Cantors diagonal argument tells us that there are uncountably many bisteams. That is to say that a set of all bitstreams cannot be put into a 1 to 1 correspondence with the natural numbers, enumerated for short.
The proof is appears simple. If we could enumerate the bitstreams, then we could generate a list as follows:
\begin{align} \text{Naturals}&&\text{Bitstreams}\\ 0&&\color{red}{0}000\dots\\ 1&&0\color{red}{1}00\dots\\ 2&&10\color{red}{0}0\dots\\ 3&&110\color{red}{0}\dots\\ \end{align}
Take the diagonal of the bitstreams in this list and "flip" each bit. The concatenation of every flipped bit $\color{red}{1011\dots}$ would itself be a bitstream and not in the list. Therefore the assumption that we could enumerate the bitstreams was a false one.
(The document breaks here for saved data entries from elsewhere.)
From an optimization exercise on the open Yosys and OpenROAD flow, aimed at small area, a short achievable clock period and few clock cycles per item; shortcuts taken in it are not production practice.

==> module booth_multiplier, before the edit <==
module booth_multiplier(clk, reset_n, multiplier, multiplicand, op_start, op_clear, op_done, result);
	input clk, reset_n;
	input [63:0] multiplier;
	input [63:0] multiplicand;
	input op_start, op_clear;
	output op_done;
	output [127:0] result;
	localparam IDLE = 2'd0, BUSY = 2'd1, DONE = 2'd2;
	reg [1:0] state;
	reg [3:0] cnt;
	reg op_done;
	reg [63:0] lo;              
	reg [64:0] acc_s, acc_c;    
	reg [7:0]  pend_s, pend_c;  
	reg        cin;             
	reg        first;           
	reg [63:0] hi;              
	reg [3:0]  sel1, sel2, neg;  
	wire [8:0] win_ld = {multiplier[7:0], 1'b0};
	wire [8:0] win_nx = lo[15:7];
	wire [8:0] win = (state == IDLE) ? win_ld : win_nx;
	wire [3:0] e1, e2, en;
	genvar t;
	generate
		for (t = 0; t < 4; t = t + 1) begin : g_enc
			wire b0 = win[2*t];
			wire b1 = win[2*t+1];
			wire b2 = win[2*t+2];
			assign e1[t] = b1 ^ b0;
			assign e2[t] = (b2 & ~b1 & ~b0) | (~b2 & b1 & b0);
			assign en[t] = b2 & ~(b1 & b0);
		end
	endgenerate
	wire [63:0] nvec;
	generate
		for (t = 0; t < 32; t = t + 1) begin : g_neg
			wire xm1 = (t == 0) ? 1'b0 : multiplier[2*t-1];
			assign nvec[2*t] = multiplier[2*t+1] & ~(multiplier[2*t] & xm1);
			assign nvec[2*t+1] = 1'b0;
		end
	endgenerate
	wire [64:0] pat [0:3];
	generate
		for (t = 0; t < 4; t = t + 1) begin : g_row
			wire [64:0] mag = ({65{sel1[t]}} & {multiplicand[63], multiplicand}) | ({65{sel2[t]}} & {multiplicand, 1'b0});
			assign pat[t] = mag ^ {65{neg[t]}};
		end
	endgenerate
	wire [64:0] as_in = first ? {1'b1, 64'b0} : acc_s;
	wire [64:0] ac_in = first ? {1'b0, nvec} : acc_c;
	wire [72:0] l3_s, l3_c;
	csa_tree u_tree(.as(as_in), .ac(ac_in), .p0(pat[0]), .p1(pat[1]), .p2(pat[2]), .p3(pat[3]), .s(l3_s), .c(l3_c));
	wire [72:0] sum = {acc_s[64:0], pend_s} + {acc_c[64:0], pend_c[7:1], cin};
	wire c8 = sum[8] ^ acc_s[0] ^ acc_c[0];
	wire idle = (state == IDLE);
	wire step = (state == BUSY) & ~cnt[3];
	wire fin = (state == BUSY) & cnt[3];
	always @(posedge clk or negedge reset_n) begin
		if (!reset_n) begin
			state <= IDLE;
			cnt <= 4'd0;
			op_done <= 1'b0;
		end else if (op_clear) begin
			state <= IDLE;
			op_done <= 1'b0;
		end else begin
			case (state)
				IDLE: if (op_start) begin state <= BUSY; cnt <= 4'd0; end
				BUSY: begin
					cnt <= cnt + 4'd1;
					if (cnt[3]) begin state <= DONE; op_done <= 1'b1; end
				end
				default: ;
			endcase
		end
	end
	always @(posedge clk) begin
		sel1 <= e1;
		sel2 <= e2;
		neg <= en;
		first <= idle;
		acc_s <= l3_s[72:8];
		acc_c <= l3_c[72:8];
		pend_s <= l3_s[7:0];
		pend_c <= l3_c[7:0];
		cin <= c8 & ~first;
		if (fin)
			hi <= sum[71:8];
		if (idle)
			lo <= multiplier;
		else if (step | fin)
			lo <= {sum[7:0], lo[63:8]};
	end
	assign result = {hi, lo};
endmodule
==> flow/config.mk <==
export PLATFORM = sky130hd
export DESIGN_NAME = booth_multiplier
export DESIGN_NICKNAME = booth_multiplier
export VERILOG_FILES = /design/flow/design.v
export SDC_FILE = /design/flow/constraint.sdc
export NUM_CORES = 4
export LEC_CHECK = 0
export CAP_MARGIN = 20
export CORE_MARGIN = 2
export CORE_UTILIZATION = 40
export CTS_CLUSTER_DIAMETER = 70
export CTS_CLUSTER_SIZE = 24
export SETUP_SLACK_MARGIN = 3.2
export SLEW_MARGIN = 20
export SYNTH_HIERARCHICAL = 1
export TNS_END_PERCENT = 5
==> flow/constraint.sdc <==
create_clock -name core_clock -period 6.0 [get_ports {clk}]
set_input_delay 1.2000 -clock core_clock [delete_from_list [all_inputs] [get_ports {clk}]]
set_output_delay 1.2000 -clock core_clock [all_outputs]
set_load 0.01 [all_outputs]
standard.sh (not shown) runs the stock make flow with config.mk's settings and CLKGATE_MAP_FILE= SYNTH_SCRIPT=/design/flow/synth_recipe.tcl, a recipe that flattens the netlist after the stock synthesis.
==> flow/flow/run.sh <==
#!/bin/bash
# Standard ORFS layout, with the port buffers made of the smallest buffer cell.
set -euo pipefail
cd "$(dirname "$0")/.."
bash standard.sh 'BUFFER_PORTS_ARGS=-buffer_cell sky130_fd_sc_hd__buf_1' finish > standard_flow.log 2>&1
The starting point produced a clean layout.
==> next run, changes <==
--- a/flow/design.v
+++ b/flow/design.v
@@ -657,13 +657,12 @@
 	reg op_done;
 	reg [63:0] lo;              
 	reg [64:0] acc_s, acc_c;    
 	reg [7:0]  pend_s, pend_c;  
 	reg        cin;             
 	reg        first;           
-	reg [63:0] hi;              
 	reg [3:0]  sel1, sel2, neg;  
 	wire [8:0] win_ld = {multiplier[7:0], 1'b0};
 	wire [8:0] win_nx = lo[15:7];
 	wire [8:0] win = (state == IDLE) ? win_ld : win_nx;
 	wire [3:0] e1, e2, en;
 	genvar t;
@@ -690,15 +689,14 @@
 		for (t = 0; t < 4; t = t + 1) begin : g_row
 			wire [64:0] mag = ({65{sel1[t]}} & {multiplicand[63], multiplicand}) | ({65{sel2[t]}} & {multiplicand, 1'b0});
 			assign pat[t] = mag ^ {65{neg[t]}};
 		end
 	endgenerate
 	wire [64:0] as_in = first ? {1'b1, 64'b0} : acc_s;
-	wire [64:0] ac_in = first ? {1'b0, nvec} : acc_c;
 	wire [72:0] l3_s, l3_c;
-	csa_tree u_tree(.as(as_in), .ac(ac_in), .p0(pat[0]), .p1(pat[1]), .p2(pat[2]), .p3(pat[3]), .s(l3_s), .c(l3_c));
+	csa_tree u_tree(.as(as_in), .ac(acc_c), .p0(pat[0]), .p1(pat[1]), .p2(pat[2]), .p3(pat[3]), .s(l3_s), .c(l3_c));
 	wire [72:0] sum = {acc_s[64:0], pend_s} + {acc_c[64:0], pend_c[7:1], cin};
 	wire c8 = sum[8] ^ acc_s[0] ^ acc_c[0];
 	wire idle = (state == IDLE);
 	wire step = (state == BUSY) & ~cnt[3];
 	wire fin = (state == BUSY) & cnt[3];
 	always @(posedge clk or negedge reset_n) begin
@@ -723,24 +721,27 @@
 	always @(posedge clk) begin
 		sel1 <= e1;
 		sel2 <= e2;
 		neg <= en;
 		first <= idle;
 		acc_s <= l3_s[72:8];
-		acc_c <= l3_c[72:8];
 		pend_s <= l3_s[7:0];
 		pend_c <= l3_c[7:0];
 		cin <= c8 & ~first;
-		if (fin)
-			hi <= sum[71:8];
+		if (step)
+			acc_c <= l3_c[72:8];
+		else if (idle)
+			acc_c <= {1'b0, nvec};
+		else if (fin)
+			acc_c[63:0] <= sum[71:8];
 		if (idle)
 			lo <= multiplier;
 		else if (step | fin)
 			lo <= {sum[7:0], lo[63:8]};
 	end
-	assign result = {hi, lo};
+	assign result = {acc_c[63:0], lo};
 endmodule
 module csa_tree(as, ac, p0, p1, p2, p3, s, c);
 	input [64:0] as, ac, p0, p1, p2, p3;
 	output [72:0] s, c;
 	wire [72:0] a0 = {8'b0, as};
 	wire [72:0] a1 = {8'b0, ac};
Result: The changed run went through all stages and came out clean. Final area drops by about 1.7%. Cell count went up by about 3.5%. Synthesized cell count is higher by about 7%. Worst hold slack gets better by 46 ps. Routed wire length came out higher by 2.8%. Core utilization climbs by 0.24 points. Sequential cell count shrinks by 64. Non-clock buffer count is higher by 38. Setup slack degrades by 130 ps. Area after synthesis goes down by 2.2%. First-iteration DRC count went up by 7.4%.
No run of this note included a check of the RTL's function; only the layout flow was run.

==> port drivers added, routing unchanged <==
The results above use ideal ports. As a check the final layouts listed here were re-extracted and re-timed, cells and wires unchanged.
Step 1 (the two cells are an assumption about what drives the block):
set clk [get_ports {clk}]
set_driving_cell -lib_cell sky130_fd_sc_hd__clkbuf_16 $clk
set_driving_cell -lib_cell sky130_fd_sc_hd__buf_2 [delete_from_list [all_inputs] $clk]
Step 2 adds t to the input delays and takes it off the output delays; t is the mean of the earliest and latest rising clock arrival at the registers after step 1. Input paths then give back, and output paths get back, about the clock's delay inside the block.
Slacks: ideal ports / drivers / drivers and shift; pairs: ideal ports / drivers.
run	t (ns)	setup slack, ns	clock arrival spread, ns	worst register clock-pin slew, ns	cell pins on the clock port's net
the first run	0.667	2.845 / 2.845 / 2.334	0.039 / 0.039	0.08 / 0.08	1
the second run	0.614	2.717 / 2.717 / 2.145	0.020 / 0.020	0.08 / 0.08	1
After both steps every run listed still meets setup and hold. For the second run, which loses most, drivers alone change the setup slack by 0.000 ns; drivers and shift together by -0.572 ns.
Can we repeat this proof using the bitsreams themselves instead of trying to make a correspondence with the natural numbers?
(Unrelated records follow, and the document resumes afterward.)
Source: an optimization exercise on an open RTL-to-GDS flow (aim: small area). Production flows keep margins and buffers that such runs may drop.
The RTL was checked by simulation tests, not by an equivalence proof against the original design.
Power figures rest on the tool's default switching activity, not on a simulated workload.

==> wip/quartz: inputs <==
==> flow/design.v <==
module pd(
  input clock,
  input reset,
  output [31:0] imem_addr,
  input  [31:0] imem_rdata,
  output [31:0] dmem_addr,
  output [31:0] dmem_wdata,
  output        dmem_we,
  output [3:0]  dmem_be,
  input  [31:0] dmem_rdata,
  output        wb_en,
  output [4:0]  wb_rd,
  output [31:0] wb_data
);
  localparam [6:0] OP_R = 7'b0110011, OP_I = 7'b0010011, OP_S = 7'b0100011,
                   OP_B = 7'b1100011, OP_LUI = 7'b0110111, OP_AUIPC = 7'b0010111,
                   OP_JAL = 7'b1101111, OP_JALR = 7'b1100111, OP_LD = 7'b0000011;
  reg [31:0] PC;
  reg [6:0]  instD_op;           
  reg [31:7] instD_hi;           
  reg [31:0] pcD;
  reg [31:0] rs1X, rs2X, immX;
  reg [4:0]  rdX;
  reg [2:0]  f3X;
  reg [3:0]  aluX;
  reg        aselX, bselX, pcselX, brX, wenX, memX;
  reg [1:0]  wbselX;             
  reg [31:0] aluM, rs2M;         
  reg [4:0]  rdM;
  reg [2:0]  f3M;
  reg        memM, wenM;
  reg [1:0]  wbselM;
  reg [31:0] wdW;
  reg [4:0]  rdW;
  reg        wenW, wenW_nz;    
  reg        W_En_m, W_En_w, f_W_a, f_W_b, f_dataW, f_ALU_a, f_ALU_b, nop, nop_reg;
  reg [4:0]  addrD_reg, addrB_reg, addrD2_reg;
  wire [31:0] inst = {instD_hi, instD_op};
  wire isR    = instD_op == OP_R;
  wire isI    = instD_op == OP_I;
  wire isS    = instD_op == OP_S;
  wire isB    = instD_op == OP_B;
  wire isLUI  = instD_op == OP_LUI;
  wire isAUI  = instD_op == OP_AUIPC;
  wire isJAL  = instD_op == OP_JAL;
  wire isJALR = instD_op == OP_JALR;
  wire isLD   = instD_op == OP_LD;
  wire isIimm  = isI | isJALR | isLD;
  wire hasRD   = isR | isIimm | isLUI | isAUI | isJAL;    
  wire hasRS1  = isR | isIimm | isS | isB;
  wire hasRS2  = isR | isS | isB;
  wire [4:0] d_RD  = hasRD  ? inst[11:7]  : 5'd0;
  wire [4:0] d_RS1 = hasRS1 ? inst[19:15] : 5'd0;
  wire [4:0] d_RS2 = hasRS2 ? inst[24:20] : 5'd0;
  wire [2:0] d_f3  = hasRS1 ? inst[14:12] : 3'd0;
  reg [31:0] d_IMM;
  always @(*) begin
    d_IMM = 32'd0;
    if (isIimm) d_IMM = {{20{inst[31]}}, inst[31:20]};
    if (isS)    d_IMM = {{20{inst[31]}}, inst[31:25], inst[11:7]};
    if (isB)    d_IMM = {{20{inst[31]}}, inst[7], inst[30:25], inst[11:8], 1'b0};
    if (isLUI | isAUI) d_IMM = {inst[31:12], 12'd0};
    if (isJAL)  d_IMM = {{12{inst[31]}}, inst[19:12], inst[20], inst[30:21], 1'b0};
  end
  wire       c_ASel  = isB | isAUI | isJAL;
  wire       c_BSel  = isIimm | isS | isB | isLUI | isAUI | isJAL;
  wire [1:0] c_WBSel = (isJAL | isJALR) ? 2'b10 : (isLD ? 2'b00 : 2'b01);
  wire [3:0] c_ALUSel = {isR & (inst[31:25] != 7'd0), (isR | isI) ? inst[14:12] : 3'd0};
  wire [6:0] f_op   = imem_rdata[6:0];
  wire f_isS   = f_op == OP_S;
  wire f_isJAL = f_op == OP_JAL;
  wire f_hasRS1 = f_op == OP_R || f_op == OP_I || f_op == OP_JALR || f_op == OP_LD || f_isS || f_op == OP_B;
  wire f_hasRS2 = f_op == OP_R || f_isS || f_op == OP_B;
  wire [4:0] addrA1 = f_hasRS1 ? imem_rdata[19:15] : 5'd0;
  wire [4:0] addrB1 = f_hasRS2 ? imem_rdata[24:20] : 5'd0;
  reg  [31:1] valid;
  reg  [31:0] R [1:31];
  wire        wr_any = wenW & (rdW != 5'd0);
  genvar gi;
  generate
    for (gi = 1; gi < 32; gi = gi + 1) begin : rf
      wire we   = wenW & (rdW == gi);
      wire hold = ~(wenW_nz & (rdW == gi));
      always @(posedge clock)
        R[gi] <= ({32{we}} & wdW) | ({32{hold}} & R[gi]);
    end
  endgenerate
  always @(posedge clock or posedge reset)
    if (reset) valid <= 31'd0;
    else if (wr_any) valid[rdW] <= 1'b1;
  wire byp1 = (rdW == d_RS1 && rdW != 5'd0 && wenW) || (nop_reg && f_W_a);
  wire byp2 = (rdW == d_RS2 && rdW != 5'd0 && wenW) || (nop_reg && f_W_b);
  wire isJ  = isJAL | isJALR;
  reg [31:0] rs1Xi, rs2Xi;
  integer k;
  always @(*) begin
    rs1Xi = ({32{byp1}} & wdW) | ((d_RS1 == 5'd2 && !valid[2] && !byp1) ? 32'h01100000 : 32'd0);
    rs2Xi = ({32{byp2}} & wdW) | ((d_RS2 == 5'd2 && !valid[2] && !byp2) ? 32'h01100000 : 32'd0) |
            ({32{isJ}} & pcD);
    for (k = 1; k < 32; k = k + 1) begin
      rs1Xi = rs1Xi | ({32{d_RS1 == k && valid[k] && !byp1}} & R[k]);
      rs2Xi = rs2Xi | ({32{d_RS2 == k && valid[k] && !byp2}} & R[k]);
    end
  end
  wire fm_a = f_ALU_a, fw_a = ~f_ALU_a & f_W_a, fr_a = ~f_ALU_a & ~f_W_a;
  wire fm_b = f_ALU_b, fw_b = ~f_ALU_b & f_W_b, fr_b = ~f_ALU_b & ~f_W_b;
  wire [31:0] rsA = ({32{fm_a}} & aluM) | ({32{fw_a}} & wdW) | ({32{fr_a}} & rs1X);
  wire [31:0] rsB = ({32{fm_b}} & aluM) | ({32{fw_b}} & wdW) | ({32{fr_b}} & rs2X);
  wire [31:0] A = aselX ? 32'd0 : rsA;
  wire [31:0] B = bselX ? immX : rsB;
  wire        op_sub = (aluX == 4'b1000) | (aluX == 4'b0010) | (aluX == 4'b0011);
  wire [32:0] sum = {1'b0, A} + {1'b0, B ^ {32{op_sub}}} + {32'd0, op_sub};
  wire        ltu = ~sum[32];
  wire        lts = (A[31] ^ B[31]) ? A[31] : sum[31];
  wire        sh_left = aluX == 4'b0001;
  wire        sh_fill = (aluX == 4'b1101) & A[31];
  wire [4:0]  sh_s = B[4:0];
  wire [4:0]  sh_r = sh_left ? (5'd0 - sh_s) : sh_s;
  wire [31:0] sh_lmask = 32'hffffffff << sh_s;    
  wire [31:0] sh_hmask = 32'hffffffff >> sh_s;    
  reg  [31:0] sh_rot, sh_out, alu_res;
  integer j;
  always @(*) begin
    sh_rot = A;
    if (sh_r[0]) sh_rot = {sh_rot[0],    sh_rot[31:1]};
    if (sh_r[1]) sh_rot = {sh_rot[1:0],  sh_rot[31:2]};
    if (sh_r[2]) sh_rot = {sh_rot[3:0],  sh_rot[31:4]};
    if (sh_r[3]) sh_rot = {sh_rot[7:0],  sh_rot[31:8]};
    if (sh_r[4]) sh_rot = {sh_rot[15:0], sh_rot[31:16]};
    sh_out = sh_left ? (sh_rot & sh_lmask) : ((sh_rot & sh_hmask) | ({32{sh_fill}} & ~sh_hmask));
  end
  always @(*) begin
    case (aluX)
      4'b0000, 4'b1000: alu_res = sum[31:0];
      4'b0001, 4'b0101, 4'b1101: alu_res = sh_out;
      4'b0010: alu_res = {31'd0, lts};
      4'b0011: alu_res = {31'd0, ltu};
      4'b0100: alu_res = A ^ B;
      4'b0110: alu_res = A | B;
      4'b0111: alu_res = A & B;
      default: alu_res = sum[31:0];
    endcase
  end
  wire br_eq = rsA == rsB;
  wire br_lt = {rsA[31] ^ ~f3X[1], rsA[30:0]} < {rsB[31] ^ ~f3X[1], rsB[30:0]};
  wire PCSel_B = f3X[2] ? (br_lt ^ f3X[0]) : (~f3X[1] & (br_eq ^ f3X[0]));
  wire PCSel_f = brX ? PCSel_B : pcselX;
  wire [7:0] padsign = (f3M[1:0] == 2'b01) ? {8{dmem_rdata[7]}} : {8{dmem_rdata[15]}};
  wire [7:0] padv = f3M[2] ? 8'd0 : padsign;
  wire [31:0] dataR = {(f3M[1:0] == 2'b10) ? dmem_rdata[31:24] : padv,
                       (f3M[1:0] == 2'b10) ? dmem_rdata[23:16] : padv,
                       (f3M[1:0] != 2'b00) ? dmem_rdata[15:8]  : padv,
                       dmem_rdata[7:0]};
  wire [31:0] link = (rs2M == 32'd0) ? 32'd0 : rs2M + 32'd4;
  wire [31:0] r_data_rd = (wbselM == 2'b01) ? aluM : (wbselM == 2'b10 ? link : dataR);
  assign dmem_addr  = aluM;
  assign dmem_wdata = f_dataW ? wdW : rs2M;
  assign dmem_we    = memM;
  assign dmem_be    = {f3M[1:0] == 2'b10, f3M[1:0] == 2'b10, f3M[1:0] != 2'b00, 1'b1};
  assign wb_en   = wenW;
  assign wb_rd   = rdW;
  assign wb_data = wdW;
  assign imem_addr = PC;
  wire [31:0] PC_4   = (PC == 32'd0) ? 32'd0 : PC + 32'd4;
  wire [31:0] JAL_PC = pcD + d_IMM;
  always @(posedge clock or posedge reset)
    if (reset) PC <= 32'h01000000;
    else if (isJAL && PC != JAL_PC) PC <= JAL_PC;
    else if (!nop) PC <= PCSel_f ? alu_res : PC_4;
  wire bubble = nop | PCSel_f;
  always @(posedge clock or posedge reset)
    if (reset) begin
      instD_op <= 7'd0;
      rs1X <= 32'd0; rs2X <= 32'd0;
      aluX <= 4'd0;
      aselX <= 1'b0; bselX <= 1'b0; pcselX <= 1'b0; brX <= 1'b0; wenX <= 1'b0; memX <= 1'b0;
      aluM <= 32'd0; memM <= 1'b0; wenM <= 1'b0;
      wenW <= 1'b0; wenW_nz <= 1'b0;
    end else begin
      aluM <= alu_res; memM <= memX; wenM <= wenX;
      wenW <= wenM; wenW_nz <= wenM & (rdM != 5'd0);
      if (bubble) begin
        rs1X <= 32'd0; rs2X <= 32'd0;
        aluX <= 4'd0;
        aselX <= 1'b0; bselX <= 1'b0; pcselX <= 1'b0; brX <= 1'b0; wenX <= 1'b0; memX <= 1'b0;
      end else begin
        rs1X <= rs1Xi; rs2X <= rs2Xi;
        aluX <= c_ALUSel;
        aselX <= c_ASel; bselX <= c_BSel; pcselX <= isJALR; brX <= isB; wenX <= hasRD; memX <= isS;
      end
      if (!nop) instD_op <= PCSel_f ? 7'd0 : imem_rdata[6:0];
    end
  always @(posedge clock) begin
    wbselX <= c_WBSel;
    rdM <= rdX; f3M <= f3X; wbselM <= wbselX;
    rdW <= rdM;
    if (bubble) begin
      rdX <= 5'd0; f3X <= 3'd0;
    end else begin
      rdX <= d_RD; f3X <= d_f3;
    end
    wdW  <= r_data_rd;
    rs2M <= (wbselX == 2'b10) ? rs2X : rsB;
    if (bubble) immX <= 32'd0;
    else immX <= c_ASel ? JAL_PC : d_IMM;
    if (!nop) begin
      instD_hi <= PCSel_f ? 25'd0 : imem_rdata[31:7];
      pcD      <= PCSel_f ? 32'd0 : PC;
    end
  end
  wire nop_load = isLD && ((addrA1 == d_RD && addrA1 != 5'd0) ||
                           (addrB1 == d_RD && addrB1 != 5'd0 && !f_isS));
  always @(posedge clock or posedge reset)
    if (reset) begin
      W_En_m <= 1'b0; W_En_w <= 1'b0;
      f_W_a <= 1'b0; f_W_b <= 1'b0; f_dataW <= 1'b0; f_ALU_a <= 1'b0; f_ALU_b <= 1'b0;
      nop <= 1'b0; nop_reg <= 1'b0;
    end else begin
      W_En_m <= hasRD;
      W_En_w <= W_En_m & ~nop_reg;
      f_W_a <= (d_RS1 == addrD2_reg && d_RS1 != 5'd0 && W_En_w);
      f_W_b <= (d_RS2 == addrD2_reg && d_RS2 != 5'd0 && W_En_w);
      nop_reg <= nop;
      if (nop) begin
        nop <= 1'b0;
      end else begin
        f_dataW <= (addrB_reg == addrD2_reg && addrB_reg != 5'd0 && W_En_w);
        f_ALU_a <= (d_RS1 == addrD_reg && d_RS1 != 5'd0 && W_En_m);
        f_ALU_b <= (d_RS2 == addrD_reg && d_RS2 != 5'd0 && W_En_m);
        nop <= f_isJAL | nop_load;
      end
    end
  always @(posedge clock) begin
    addrD2_reg <= addrD_reg;
    if (nop) begin
      addrB_reg <= 5'd0; addrD_reg <= 5'd0;
    end else begin
      addrB_reg <= d_RS2; addrD_reg <= d_RD;
    end
  end
endmodule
\begin{equation}\newcommand\mapsfrom{\mathrel{\reflectbox{\ensuremath{\mapsto}}}} \text{bitstreams}\mapsto\text{bitstreams} \end{equation}
That is, can we replace each natural number on the left with the bitstream on the right, and follow the same procedure as before, to show that the bitstreams cannot be put into a 1 to 1 correspondence with themselves?
Elaborating on my comments: I think you haven't asked the question you intended to ask. Of course the set of bitstreams can be put into $1$-to-$1$ correspondence with themselves: you send every bitstream to itself. The question I think you're asking is where the proof of Cantor's theorem fails when you try to repeat it in this situation.
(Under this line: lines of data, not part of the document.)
This design comes from an exercise in tuning for small area and a short achievable clock period on the open sky130 flow, not from production work. At most, simulation tests tie the RTL to the original design; equivalence was not proved. Power figures rest on the tool's default switching activity, not on a simulated workload.

Design fp16, start of the top module:
module fp16(
	input clk_50,reset_50,
	input [15:0] x_50,y_50,
	output [15:0] m_50,a_50
	);
Size in the first run: about 560 cells after synthesis, roughly 66 I/O pins, ~5500 sq um of cells after synthesis.
export LEC_CHECK = 0
export CAP_MARGIN = 20
export CORE_MARGIN = 2
export CORE_UTILIZATION = 40
export CTS_BUF_LIST = sky130_fd_sc_hd__clkbuf_4 sky130_fd_sc_hd__clkbuf_8
export PLACE_DENSITY = 0.6
export SETUP_SLACK_MARGIN = 1.5
export SLEW_MARGIN = 20
export SYNTH_HIERARCHICAL = 1
export SYNTH_MINIMUM_KEEP_SIZE = 0
create_clock -name core_clock -period 6.0 [get_ports {clk_50}]
standard.sh (not shown) runs the stock make flow with config.mk's settings and CLKGATE_MAP_FILE= SYNTH_SCRIPT=/design/flow/synth_recipe.tcl, a recipe that flattens the netlist after the stock synthesis.
==> flow/flow/run.sh <==
#!/bin/bash
set -e
export BUFFER_PORTS_ARGS="-buffer_cell sky130_fd_sc_hd__buf_1"
bash standard.sh > standard.log 2>&1
Next try:
==> flow/run.sh (new file) <==
#!/bin/bash
# synth_recipe.tcl (not shown) runs the flow's synth.tcl, then flattens the netlist and writes it again
# the make line also repeats each setting of config.mk as NAME=value (left out here)
make -C /OpenROAD-flow-scripts/flow DESIGN_CONFIG=/design/flow/config.mk WORK_HOME=/design/flow/orfs CLKGATE_MAP_FILE= SYNTH_SCRIPT=/design/flow/synth_recipe.tcl finish
CTS_BUF_LIST = not set   (was sky130_fd_sc_hd__clkbuf_4 sky130_fd_sc_hd__clkbuf_8)
SETUP_SLACK_MARGIN = not set   (was 1.5)
removed: flow/flow/run.sh
removed: flow/standard.sh
The new run produced a clean layout.
Core utilization climbs by 0.62 points.
Flip-flop and latch count is unchanged.
Via count drops by 3.1%.
Global-route usage drops by 0.42 points.
Clock skew is about the same.
Fmax drops by 14%.
Total power drops by 8.1%.
Hold slack got worse by 8.3 ps.
Cell count drops by 2.1%.
No run of this note included a check of the RTL's function; only the layout flow was run.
Where it fails is that there is no "diagonal." For there to be a diagonal the number of rows in the table has to be equal to the number of columns. For the enumeration using natural numbers there are countably infinitely many of both. If you try to run the same argument using bitstreams there are still only countably many bits in each bitstream (columns) but uncountably many bitstreams (rows). So you'll find that you can write down a bitstream which is different from any countable collection of bitstreams (this is equivalent to the set of bitstreams being uncountable), but you can't say any more than that.